[The task] In the records below, which lines include "transaction"? Copy them.

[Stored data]
<file path="src/hw/rtl/grapheme_cluster_boundary_core_macros.svh">
// Assertion macros shared by the grapheme cluster boundary RTL.
// No dependencies; included by the files that carry assertions.
`ifndef GRAPHEME_CLUSTER_BOUNDARY_CORE_MACROS_SVH
`define GRAPHEME_CLUSTER_BOUNDARY_CORE_MACROS_SVH

`ifndef SYNTH

// Same-cycle implication, disabled during reset.
`define GCB_ASSERT_NOW(label, clk, rst, ante, cons) \
   label: assert property (@(posedge clk) disable iff (rst) (ante) |-> (cons)) \
      else $error("grapheme cluster boundary assertion failed");

// Next-cycle implication, disabled during reset.
`define GCB_ASSERT_NEXT(label, clk, rst, ante, cons) \
   label: assert property (@(posedge clk) disable iff (rst) (ante) |=> (cons)) \
      else $error("grapheme cluster boundary assertion failed");

`else

`define GCB_ASSERT_NOW(label, clk, rst, ante, cons)

`define GCB_ASSERT_NEXT(label, clk, rst, ante, cons)

`endif

`endif

</file>
<file path="src/hw/rtl/gcb_pkg.sv">
// Package with the break classes, widths and code point constants of the
// grapheme cluster boundary block. No dependencies.
package gcb_pkg;

   localparam int CP_W    = 21;
   localparam int TCLS_W  = 3;
   localparam int CONJ_W  = 2;
   localparam int COUNT_W = 24;

   localparam logic [COUNT_W-1:0] COUNT_MAX = {COUNT_W{1'b1}};

   typedef enum logic [3:0] {
      CLS_OTHER   = 4'd0,
      CLS_CR      = 4'd1,
      CLS_LF      = 4'd2,
      CLS_CONTROL = 4'd3,
      CLS_EXTEND  = 4'd4,
      CLS_ZWJ     = 4'd5,
      CLS_RI      = 4'd6,
      CLS_PREPEND = 4'd7,
      CLS_SPACING = 4'd8,
      CLS_L       = 4'd9,
      CLS_V       = 4'd10,
      CLS_T       = 4'd11,
      CLS_LV      = 4'd12,
      CLS_LVT     = 4'd13,
      CLS_PICT    = 4'd14
   } break_class_type;

   typedef enum logic [2:0] {
      TC_OTHER   = 3'd0,
      TC_EXTEND  = 3'd1,
      TC_SPACING = 3'd2,
      TC_CONTROL = 3'd3,
      TC_PREPEND = 3'd4,
      TC_PICT    = 3'd5
   } table_class_type;

   typedef enum logic [1:0] {
      CONJ_NONE      = 2'd0,
      CONJ_LINKER    = 2'd1,
      CONJ_CONSONANT = 2'd2,
      CONJ_EXTEND    = 2'd3
   } conjunct_class_type;

   typedef enum logic [1:0] {
      CST_IDLE       = 2'd0,
      CST_CONSONANT  = 2'd1,
      CST_LINKED     = 2'd2
   } conjunct_state_type;

   localparam logic [CP_W-1:0] CP_CR       = 21'h0000D;
   localparam logic [CP_W-1:0] CP_LF       = 21'h0000A;
   localparam logic [CP_W-1:0] CP_ZWJ      = 21'h0200D;
   localparam logic [CP_W-1:0] CP_RI_LO    = 21'h1F1E6;
   localparam logic [CP_W-1:0] CP_RI_HI    = 21'h1F1FF;
   localparam logic [CP_W-1:0] CP_L1_LO    = 21'h01100;
   localparam logic [CP_W-1:0] CP_L1_HI    = 21'h0115F;
   localparam logic [CP_W-1:0] CP_L2_LO    = 21'h0A960;
   localparam logic [CP_W-1:0] CP_L2_HI    = 21'h0A97C;
   localparam logic [CP_W-1:0] CP_V1_LO    = 21'h01160;
   localparam logic [CP_W-1:0] CP_V1_HI    = 21'h011A7;
   localparam logic [CP_W-1:0] CP_V2_LO    = 21'h0D7B0;
   localparam logic [CP_W-1:0] CP_V2_HI    = 21'h0D7C6;
   localparam logic [CP_W-1:0] CP_T1_LO    = 21'h011A8;
   localparam logic [CP_W-1:0] CP_T1_HI    = 21'h011FF;
   localparam logic [CP_W-1:0] CP_T2_LO    = 21'h0D7CB;
   localparam logic [CP_W-1:0] CP_T2_HI    = 21'h0D7FB;
   localparam logic [CP_W-1:0] CP_SYL_LO   = 21'h0AC00;
   localparam logic [CP_W-1:0] CP_SYL_HI   = 21'h0D7A3;

   // Syllable offsets stay below 11172, so 14 bits hold them. The quotient
   // by 28 is (offset * SYL_RECIP) >> SYL_SHIFT, exact over that range.
   localparam int SYL_OFS_W = 14;
   localparam int SYL_SHIFT = 19;
   localparam int SYL_RECIP_W = 15;
   localparam logic [SYL_RECIP_W-1:0] SYL_RECIP = 15'd18725;
   localparam int SYL_PRODUCT_W = SYL_OFS_W + SYL_RECIP_W;
   localparam int SYL_QUOT_W = SYL_PRODUCT_W - SYL_SHIFT;
   localparam logic [4:0] SYL_T_COUNT = 5'd28;

endpackage

</file>
<file path="src/hw/rtl/gcb_classify.sv">
// Break class decoder: fixed classes from the code point, the rest from the
// looked-up table class. Depends on gcb_pkg.
module gcb_classify (
   input  logic [gcb_pkg::CP_W-1:0]   code_point,
   input  logic [gcb_pkg::TCLS_W-1:0] table_class,
   output gcb_pkg::break_class_type   break_class
);

   logic [gcb_pkg::SYL_OFS_W-1:0]     syl_ofs;
   logic [gcb_pkg::SYL_PRODUCT_W-1:0] syl_product;
   logic [gcb_pkg::SYL_QUOT_W-1:0]    syl_quot;
   logic [gcb_pkg::SYL_OFS_W-1:0]     syl_base;
   logic                              syl_is_lv;
   logic                              in_l;
   logic                              in_v;
   logic                              in_t;
   logic                              in_syl;
   logic                              in_ri;

   assign syl_ofs     = gcb_pkg::SYL_OFS_W'(code_point - gcb_pkg::CP_SYL_LO);
   assign syl_product = gcb_pkg::SYL_PRODUCT_W'(syl_ofs) *
                        gcb_pkg::SYL_PRODUCT_W'(gcb_pkg::SYL_RECIP);
   assign syl_quot    = syl_product[gcb_pkg::SYL_PRODUCT_W-1:gcb_pkg::SYL_SHIFT];
   assign syl_base    = gcb_pkg::SYL_OFS_W'(gcb_pkg::SYL_OFS_W'(syl_quot) *
                        gcb_pkg::SYL_OFS_W'(gcb_pkg::SYL_T_COUNT));
   assign syl_is_lv   = (syl_base == syl_ofs);

   assign in_ri  = (code_point >= gcb_pkg::CP_RI_LO) && (code_point <= gcb_pkg::CP_RI_HI);
   assign in_l   = ((code_point >= gcb_pkg::CP_L1_LO) && (code_point <= gcb_pkg::CP_L1_HI)) ||
                   ((code_point >= gcb_pkg::CP_L2_LO) && (code_point <= gcb_pkg::CP_L2_HI));
   assign in_v   = ((code_point >= gcb_pkg::CP_V1_LO) && (code_point <= gcb_pkg::CP_V1_HI)) ||
                   ((code_point >= gcb_pkg::CP_V2_LO) && (code_point <= gcb_pkg::CP_V2_HI));
   assign in_t   = ((code_point >= gcb_pkg::CP_T1_LO) && (code_point <= gcb_pkg::CP_T1_HI)) ||
                   ((code_point >= gcb_pkg::CP_T2_LO) && (code_point <= gcb_pkg::CP_T2_HI));
   assign in_syl = (code_point >= gcb_pkg::CP_SYL_LO) && (code_point <= gcb_pkg::CP_SYL_HI);

   always_comb begin
      if (code_point == gcb_pkg::CP_CR) begin
         break_class = gcb_pkg::CLS_CR;
      end else if (code_point == gcb_pkg::CP_LF) begin
         break_class = gcb_pkg::CLS_LF;
      end else if (code_point == gcb_pkg::CP_ZWJ) begin
         break_class = gcb_pkg::CLS_ZWJ;
      end else if (in_ri) begin
         break_class = gcb_pkg::CLS_RI;
      end else if (in_l) begin
         break_class = gcb_pkg::CLS_L;
      end else if (in_v) begin
         break_class = gcb_pkg::CLS_V;
      end else if (in_t) begin
         break_class = gcb_pkg::CLS_T;
      end else if (in_syl) begin
         break_class = syl_is_lv ? gcb_pkg::CLS_LV : gcb_pkg::CLS_LVT;
      end else begin
         case (table_class)
            gcb_pkg::TC_EXTEND:  break_class = gcb_pkg::CLS_EXTEND;
            gcb_pkg::TC_SPACING: break_class = gcb_pkg::CLS_SPACING;
            gcb_pkg::TC_CONTROL: break_class = gcb_pkg::CLS_CONTROL;
            gcb_pkg::TC_PREPEND: break_class = gcb_pkg::CLS_PREPEND;
            gcb_pkg::TC_PICT:    break_class = gcb_pkg::CLS_PICT;
            default:             break_class = gcb_pkg::CLS_OTHER;
         endcase
      end
   end

endmodule

</file>
<file path="src/hw/rtl/grapheme_cluster_boundary_core.sv">
// Extended grapheme cluster boundary detector, top level.
// Depends on gcb_pkg, gcb_classify and grapheme_cluster_boundary_core_macros.svh.
//
// The req channel takes one code point per transaction together with its
// looked-up table class, its Indic conjunct class and a first-of-text flag.
// The rsp channel returns one transaction per request: whether a grapheme
// cluster starts at that code point and the saturating cluster count of the
// current text. Both channels are valid/ready.
// A request is captured in an input register; when the result register can
// advance, the break rules are evaluated against the stored context and the
// result register is loaded. One transaction is taken in every cycle while
// the receiver does not stall, limited only by the break decision and context
// update, which are combinational between the input and result registers.
// When the receiver stalls, the result register holds its transaction and the
// input register can hold one more; req_ready is low while both are full.
// Reset empties both registers and returns the context to "other" with a
// zero count; a text should open with first_of_text set.
`include "grapheme_cluster_boundary_core_macros.svh"

module grapheme_cluster_boundary_core (
   input  logic                                clock,
   input  logic                                reset,
   input  logic                                req_valid,
   output logic                                req_ready,
   input  logic [gcb_pkg::CP_W-1:0]            req_code_point,
   input  logic [gcb_pkg::TCLS_W-1:0]          req_table_class,
   input  logic [gcb_pkg::CONJ_W-1:0]          req_conjunct_class,
   input  logic                                req_first_of_text,
   output logic                                rsp_valid,
   input  logic                                rsp_ready,
   output logic                                rsp_starts_cluster,
   output logic [gcb_pkg::COUNT_W-1:0]         rsp_cluster_count
);

   logic                               in_valid_ff;
   logic [gcb_pkg::CP_W-1:0]           in_code_point_ff;
   logic [gcb_pkg::TCLS_W-1:0]         in_table_class_ff;
   logic [gcb_pkg::CONJ_W-1:0]         in_conjunct_class_ff;
   logic                               in_first_ff;

   logic                               out_valid_ff;
   logic                               out_starts_ff;

   gcb_pkg::break_class_type           prev_class_ff;
   gcb_pkg::break_class_type           prev_class_in;
   logic                               pict_run_ff;
   logic                               pict_run_in;
   logic                               parity_ff;
   logic                               parity_in;
   gcb_pkg::conjunct_state_type        conj_state_ff;
   gcb_pkg::conjunct_state_type        conj_state_in;
   logic [gcb_pkg::COUNT_W-1:0]        count_ff;
   logic [gcb_pkg::COUNT_W-1:0]        count_in;

   gcb_pkg::break_class_type           cur_class;
   logic                               rule_break;
   logic                               brk;
   logic                               advance;
   logic                               fire;
   logic                               prev_ctl;
   logic                               cur_ctl;
   logic                               ip_consonant;

   gcb_classify u_classify (
      .code_point  (in_code_point_ff),
      .table_class (in_table_class_ff),
      .break_class (cur_class)
   );

   assign advance   = !out_valid_ff || rsp_ready;
   assign fire      = advance && in_valid_ff;
   assign req_ready = !in_valid_ff || advance;

   assign prev_ctl = (prev_class_ff == gcb_pkg::CLS_CONTROL) ||
                     (prev_class_ff == gcb_pkg::CLS_CR) || (prev_class_ff == gcb_pkg::CLS_LF);
   assign cur_ctl  = (cur_class == gcb_pkg::CLS_CONTROL) ||
                     (cur_class == gcb_pkg::CLS_CR) || (cur_class == gcb_pkg::CLS_LF);
   assign ip_consonant = (in_conjunct_class_ff == gcb_pkg::CONJ_CONSONANT);

   // Break rules in their standard order of precedence.
   always_comb begin
      if (prev_class_ff == gcb_pkg::CLS_CR && cur_class == gcb_pkg::CLS_LF) begin
         rule_break = 1'b0;
      end else if (prev_ctl || cur_ctl) begin
         rule_break = 1'b1;
      end else if (prev_class_ff == gcb_pkg::CLS_L &&
                   (cur_class == gcb_pkg::CLS_L || cur_class == gcb_pkg::CLS_V ||
                    cur_class == gcb_pkg::CLS_LV || cur_class == gcb_pkg::CLS_LVT)) begin
         rule_break = 1'b0;
      end else if ((prev_class_ff == gcb_pkg::CLS_LV || prev_class_ff == gcb_pkg::CLS_V) &&
                   (cur_class == gcb_pkg::CLS_V || cur_class == gcb_pkg::CLS_T)) begin
         rule_break = 1'b0;
      end else if ((prev_class_ff == gcb_pkg::CLS_LVT || prev_class_ff == gcb_pkg::CLS_T) &&
                   cur_class == gcb_pkg::CLS_T) begin
         rule_break = 1'b0;
      end else if (cur_class == gcb_pkg::CLS_EXTEND || cur_class == gcb_pkg::CLS_ZWJ ||
                   cur_class == gcb_pkg::CLS_SPACING) begin
         rule_break = 1'b0;
      end else if (prev_class_ff == gcb_pkg::CLS_PREPEND) begin
         rule_break = 1'b0;
      end else if (conj_state_ff == gcb_pkg::CST_LINKED && ip_consonant) begin
         rule_break = 1'b0;
      end else if (pict_run_ff && prev_class_ff == gcb_pkg::CLS_ZWJ &&
                   cur_class == gcb_pkg::CLS_PICT) begin
         rule_break = 1'b0;
      end else if (prev_class_ff == gcb_pkg::CLS_RI && cur_class == gcb_pkg::CLS_RI &&
                   parity_ff) begin
         rule_break = 1'b0;
      end else begin
         rule_break = 1'b1;
      end
   end

   assign brk = in_first_ff || rule_break;

   always_comb begin
      if (in_first_ff) begin
         count_in = gcb_pkg::COUNT_W'(1);
      end else if (rule_break && count_ff != gcb_pkg::COUNT_MAX) begin
         count_in = count_ff + gcb_pkg::COUNT_W'(1);
      end else begin
         count_in = count_ff;
      end

      if (cur_class == gcb_pkg::CLS_RI) begin
         parity_in = brk ? 1'b1 : !parity_ff;
      end else begin
         parity_in = 1'b0;
      end

      if (cur_class == gcb_pkg::CLS_PICT) begin
         pict_run_in = 1'b1;
      end else begin
         pict_run_in = !brk && pict_run_ff && prev_class_ff != gcb_pkg::CLS_ZWJ &&
                       (cur_class == gcb_pkg::CLS_EXTEND || cur_class == gcb_pkg::CLS_ZWJ);
      end

      if (brk) begin
         conj_state_in = ip_consonant ? gcb_pkg::CST_CONSONANT : gcb_pkg::CST_IDLE;
      end else if (ip_consonant) begin
         conj_state_in = gcb_pkg::CST_CONSONANT;
      end else if (conj_state_ff != gcb_pkg::CST_IDLE &&
                   in_conjunct_class_ff == gcb_pkg::CONJ_LINKER) begin
         conj_state_in = gcb_pkg::CST_LINKED;
      end else if (conj_state_ff != gcb_pkg::CST_IDLE &&
                   in_conjunct_class_ff == gcb_pkg::CONJ_EXTEND) begin
         conj_state_in = conj_state_ff;
      end else begin
         conj_state_in = gcb_pkg::CST_IDLE;
      end

      prev_class_in = cur_class;
   end

   always_ff @(posedge clock) begin
      if (reset) begin
         in_valid_ff   <= 1'b0;
         out_valid_ff  <= 1'b0;
         prev_class_ff <= gcb_pkg::CLS_OTHER;
         pict_run_ff   <= 1'b0;
         parity_ff     <= 1'b0;
         conj_state_ff <= gcb_pkg::CST_IDLE;
         count_ff      <= '0;
      end else begin
         if (req_ready) begin
            in_valid_ff <= req_valid;
         end
         if (advance) begin
            out_valid_ff <= in_valid_ff;
         end
         if (fire) begin
            prev_class_ff <= prev_class_in;
            pict_run_ff   <= pict_run_in;
            parity_ff     <= parity_in;
            conj_state_ff <= conj_state_in;
            count_ff      <= count_in;
         end
      end
   end

   always_ff @(posedge clock) begin
      if (req_ready && req_valid) begin
         in_code_point_ff     <= req_code_point;
         in_table_class_ff    <= req_table_class;
         in_conjunct_class_ff <= req_conjunct_class;
         in_first_ff          <= req_first_of_text;
      end
      if (fire) begin
         out_starts_ff <= brk;
      end
   end

   assign rsp_valid          = out_valid_ff;
   assign rsp_starts_cluster = out_starts_ff;
   assign rsp_cluster_count  = count_ff;

   `GCB_ASSERT_NEXT(a_first_restarts, clock, reset, fire && in_first_ff,
      rsp_starts_cluster && rsp_cluster_count == gcb_pkg::COUNT_W'(1))
   `GCB_ASSERT_NEXT(a_no_break_holds, clock, reset, fire && !brk,
      rsp_cluster_count == $past(count_ff))
   `GCB_ASSERT_NEXT(a_count_monotonic, clock, reset, fire && !in_first_ff,
      rsp_cluster_count >= $past(count_ff))
   `GCB_ASSERT_NOW(a_parity_needs_ri, clock, reset, parity_ff,
      prev_class_ff == gcb_pkg::CLS_RI)
   `GCB_ASSERT_NOW(a_conj_state_legal, clock, reset, 1'b1,
      conj_state_ff == gcb_pkg::CST_IDLE || conj_state_ff == gcb_pkg::CST_CONSONANT ||
      conj_state_ff == gcb_pkg::CST_LINKED)

endmodule
</file>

[Exercise answer]
// The req channel takes one code point per transaction together with its
// The rsp channel returns one transaction per request: whether a grapheme
// result register is loaded. One transaction is taken in every cycle while
// When the receiver stalls, the result register holds its transaction and the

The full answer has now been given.